Are you aware of the difference between them?

 

[jsfisher]

You still do do not understated that being an option OR its negation of a given primitive does not mean that an option AND its negation are used do define the relations of that primitive with another primitive.

I never said it was. What I said was that ~x is not independent of x. If x is true, then ~x must be false. If x is false, then ~x must be true. The truth table for the expression x OR ~x is very simple and has only two lines, not four:

[table=heading]x |:| x OR ~x
T |:|

T​

|
F |:|

T​

[/table]​

The expression x XOR ~x has exactly the same true table.

 

[MetalPig]

ׂ({X}$X) OR ({X}~$X) is a useful tautology (as seen, for example, in http://www.internationalskeptics.com/forums/showpost.php?p=11305194&postcount=1627 including all of its links).

ׂ({X}$X) AND ({X}~$X) is a contradiction.

And since contradictions are false, ({X}$X) XOR ({X}~$X)

How is a tautology about successors useful defining successors?

 

[doronshadmi]

I never said it was. What I said was that ~x is not independent of x.

What you say is irrelevant to ({X} IsSuccessorOf X is a true option) OR ({X} ~IsSuccessorOf X is a true option) and this is exactly the meaning of

x OR ~x
-------
T     T ---> T

which is a part of four lines truth table

 x OR ~x
~T    ~T --> ~T
~T     T -->  T
 T    ~T -->  T
 T     T -->  T

 

[doronshadmi]

How is a tautology about successors useful defining successors?

If being a successor is an optional property of a primitive, then this property may be used OR may not be used, where each state has different results that are mathematically useful, as already explained, for example, in http://www.internationalskeptics.com/forums/showpost.php?p=11294638&postcount=1581.

 

[Little 10 Toes]

And yet you still can't define successor.

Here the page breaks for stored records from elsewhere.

Background: an optimization exercise with open tools, aiming at small area. Do not read the settings as production practice. In this exercise RTL edits were held to simulation tests only and were not proved equivalent to the original. Power and IR drop assume default switching activity.

// tank_renderer
module tank_renderer #(
    parameter int BULLET_NUM = 8
) (
    input  logic                  pclk,
    input  logic                  in_reset_hint,
    input  logic                  wr_req,
    input  render_pkg::reg_addr_t wr_addr,
    input  render_pkg::reg_data_t wr_data,
    output logic                  wr_ack,
    input  render_pkg::coord_t    pixel_x,
    input  render_pkg::row_t      pixel_y,
    input  logic                  in_display,
    output render_pkg::coord_t    map_rd_x,
    output render_pkg::coord_t    map_rd_y,
    input  logic                  map_wall,
    output render_pkg::rgb_t      rgb
);
Size in the first run: about 180 flip-flops, ~9100 um2 of cells after synthesis.
Settings: LEC_CHECK=0, ABC_AREA=1, CAP_MARGIN=12, CORE_MARGIN=2, CORE_UTILIZATION=72, GPL_TIMING_DRIVEN=0, SLEW_MARGIN=12; clock period 8.0 ns.
standard.sh (not shown) runs the stock make flow with config.mk's settings and CLKGATE_MAP_FILE= SYNTH_SCRIPT=/design/flow/synth_recipe.tcl, a recipe that flattens the netlist after the stock synthesis.
==> flow/flow/run.sh <==
#!/bin/bash
# The standard layout (standard.sh) with these changes:
# - synthesis maps logic with an area-oriented abc script (area.abc: deepsyn, then three
#   rounds of choice computation and area-oriented mapping), and leaves adders to abc
#   instead of mapping them to adder cells first; registers are mapped as in the standard flow
# - the port buffers are the smallest buffer cell, and synthesis puts no buffers on wires
#   from port to port (the port buffers already drive them)
# - clock tree synthesis uses clkbuf_8 and no dummy loads
set -euo pipefail
W=$(pwd)
export FLOW_ABC_SCRIPT=$W/flow/area.abc
export BUFFER_PORTS_ARGS="-buffer_cell sky130_fd_sc_hd__buf_1"
export CTS_ARGS="-sink_clustering_enable -repair_clock_nets -buf_list sky130_fd_sc_hd__clkbuf_8 -dont_use_dummy_load"
sed -e "s#SYNTH_SCRIPT=[^ ]*#SYNTH_SCRIPT=$W/flow/synth.tcl ADDER_MAP_FILE= SYNTH_INSBUF=0 #" standard.sh > $W/flow_standard.sh
grep -q "SYNTH_SCRIPT=$W/flow/synth.tcl ADDER_MAP_FILE=" $W/flow_standard.sh
bash $W/flow_standard.sh > $W/flow_make.log 2>&1
==> flow/flow/area.abc <==
strash
&get -n
&deepsyn -T 10
&put
strash
&get -n
&st
&dch -f
&nf -p -a -F 10 -A 10 -C 32 -R 1000
&put
strash
&get -n
&st
&dch -f
&nf -p -a -F 10 -A 10 -C 32 -R 1000
&put
strash
&get -n
&st
&dch -f
&nf -p -a -F 10 -A 10 -C 32 -R 1000
&put
==> flow/flow/synth.tcl <==
# The standard synthesis script (synth_recipe.tcl), with the abc mapping step given an
# area-oriented script ($::env(FLOW_ABC_SCRIPT)) in place of ORFS's; registers are untouched
proc synth {args} { yosys synth -nofsm -noshare {*}$args }
proc abc {args} {
  set i [lsearch -exact $args -script]
  if { $i >= 0 } { lset args [expr {$i + 1}] $::env(FLOW_ABC_SCRIPT) }
  yosys abc {*}$args
}
source $::env(SCRIPTS_DIR)/synth.tcl
# left out here: clear keep_hierarchy, flatten, clean up, hide names made inside functions, write 1_2_yosys.v
The starting point finished with timing, DRC and antenna clean.
Edit:
--- a/flow/flow/run.sh
+++ b/flow/flow/run.sh
@@ -5,4 +5,4 @@
 #   instead of mapping them to adder cells first; registers are mapped as in the standard flow
-# - the port buffers are the smallest buffer cell, and synthesis puts no buffers on wires
-#   from port to port (the port buffers already drive them)
+# - the port buffers, and the buffers synthesis puts on wires from port to port, are the
+#   smallest buffer cell
 # - clock tree synthesis uses clkbuf_8 and no dummy loads
@@ -13,3 +13,3 @@
 export CTS_ARGS="-sink_clustering_enable -repair_clock_nets -buf_list sky130_fd_sc_hd__clkbuf_8 -dont_use_dummy_load"
-sed -e "s#SYNTH_SCRIPT=[^ ]*#SYNTH_SCRIPT=$W/flow/synth.tcl ADDER_MAP_FILE= SYNTH_INSBUF=0 #" standard.sh > $W/flow_standard.sh
+sed -e "s#SYNTH_SCRIPT=[^ ]*#SYNTH_SCRIPT=$W/flow/synth.tcl ADDER_MAP_FILE= 'MIN_BUF_CELL_AND_PORTS=sky130_fd_sc_hd__buf_1 A X' #" standard.sh > $W/flow_standard.sh
 grep -q "SYNTH_SCRIPT=$W/flow/synth.tcl ADDER_MAP_FILE=" $W/flow_standard.sh
- CAP_MARGIN: 12 -> 20
- SLEW_MARGIN: 12 -> 20
Result: The changed run produced a clean layout; routed wire length goes down by 1.3%; design area goes up by 0.63%; global-route usage goes down by 0.91 points.
Edit:
--- a/flow/flow/run.sh
+++ b/flow/flow/run.sh
@@ -2,4 +2,3 @@
 # The standard layout (standard.sh) with these changes:
-# - synthesis maps logic with an area-oriented abc script (area.abc: deepsyn, then three
-#   rounds of choice computation and area-oriented mapping), and leaves adders to abc
+# - synthesis maps logic with an area-oriented abc script (area.abc), and leaves adders to abc
 #   instead of mapping them to adder cells first; registers are mapped as in the standard flow
==> flow/flow/area.abc (replaced) <==
strash
&get -n
&st
&dch -f
&nf -p -a -F 10 -A 10 -C 32 -R 1000
&put
strash
&get -n
&st
&dch -f
&nf -p -a -F 10 -A 10 -C 32 -R 1000
&put
Effect: Power went up by 0.60%. Global-route usage went down by 0.64 points. Core utilization went up by 0.98 points. Synthesized cell count went up by 5.3%. Hold slack is better by 0.090 ns. Die area went up by 2.7%. Design area went up by 2.5%. Critical path depth went up by 2. Non-clock buffer count went down by 3. Register-to-register slack is better by 0.14 ns. Via count went up by 3.1%.
Edit:
--- a/flow/flow/area.abc
+++ b/flow/flow/area.abc
@@ -12 +12,7 @@
 &put
+strash
+&get -n
+&st
+&dch -f
+&nf -p -a -F 10 -A 10 -C 32 -R 1000
+&put
Total power barely changes.
Clock skew barely changes.
Sequential cell count does not change.
Non-clock buffer count went up by 1.
Edit:
--- a/flow/flow/run.sh
+++ b/flow/flow/run.sh
@@ -2,3 +2,4 @@
 # The standard layout (standard.sh) with these changes:
-# - synthesis maps logic with an area-oriented abc script (area.abc), and leaves adders to abc
+# - synthesis maps logic with an area-oriented abc script (area.abc: deepsyn, then three
+#   rounds of choice computation and area-oriented mapping), and leaves adders to abc
 #   instead of mapping them to adder cells first; registers are mapped as in the standard flow
--- a/flow/flow/area.abc
+++ b/flow/flow/area.abc
@@ -1 +1,5 @@
+strash
+&get -n
+&deepsyn -T 10
+&put
 strash
- CORE_UTILIZATION: 72 -> 60
Effect: The new run completed with no timing, DRC or antenna violations. Die area rises by about a fifth. Sequential cell count is unchanged. Worst setup slack gets worse by 0.54 ns. Worst hold slack gets worse by 0.028 ns. Final area falls slightly. Total power falls slightly. Via count falls by a few percent. Combinational power falls slightly.

## port drivers added, routing unchanged
The results above use ideal ports. As a check the final layouts listed here were re-extracted and re-timed, cells and wires unchanged. Step 1: set_driving_cell puts a clkbuf_16 on pclk and a buf_2 on each other input, an assumption about the parent block. Step 2 times the ports against the registers' clock, not the clock port: input delays grow and output delays shrink by t, the midpoint of the rising clock arrivals with the driver on. a / b / c = ideal ports / drivers / drivers and shift; a / b = the first two.
run	t, ns	slack for setup (ns)	latest minus earliest clock arrival (ns)	worst slew at a driven data input, ns
the first run	0.500	1.209 / 1.227 / 0.727	0.036 / 0.037	0.04
the second run	0.494	1.412 / 1.430 / 0.935	0.033 / 0.033	0.04
the third run	0.500	1.435 / 1.453 / 0.953	0.032 / 0.032	0.05
the fourth run	0.506	1.625 / 1.632 / 1.127	0.034 / 0.033	0.04
the fifth run	0.498	1.087 / 1.106 / 0.608	0.029 / 0.030	0.04
After both steps every run listed still meets setup and hold. For the fourth run, which loses most, drivers alone change the setup slack by +0.007 ns; drivers and shift together by -0.498 ns.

And so far dorenitics is not useful.

 

[doronshadmi]

And yet you still can't define successor. And so far dorenitics is not useful.

Already done in http://www.internationalskeptics.com/forums/showpost.php?p=11332118&postcount=1674.

So far Little_10_Toesetics can't comprehend an optional property of a given primitive, therefore Little_10_Toesetics is indeed not useful by its own restrictions.

 

[abaddon]

Already done in http://www.internationalskeptics.com/forums/showpost.php?p=11332118&postcount=1674.

So far Little_10_Toesetics can't comprehend an optional property of a given primitive, therefore Little_10_Toesetics is indeed not useful by its own restricted terms.

That isn't a definition.

 

[doronshadmi]

That isn't a definition.

({X}$X) OR ({X}~$X) ($ is an optional property of {X}) is an exact definition of an optional property.

jsfisheretics, abaddonetics and Little_10_Toesetics have the same built_in non useful restrictions that prevent the comprehension of optional properties.

 

[MetalPig]

This is the exact definition of an optional property.

People didn't ask you to define 'optional property'. They ask you to define 'successor', which you still have not done.

 

[MetalPig]

What you say is irrelevant to ({X} IsSuccessorOf X is a true option) OR ({X} ~IsSuccessorOf X is a true option) and this is exactly the meaning of

x OR ~x
-------
T     T ---> T

Why are x and ~x both true? Contradictions are (or can be) true in doronetics?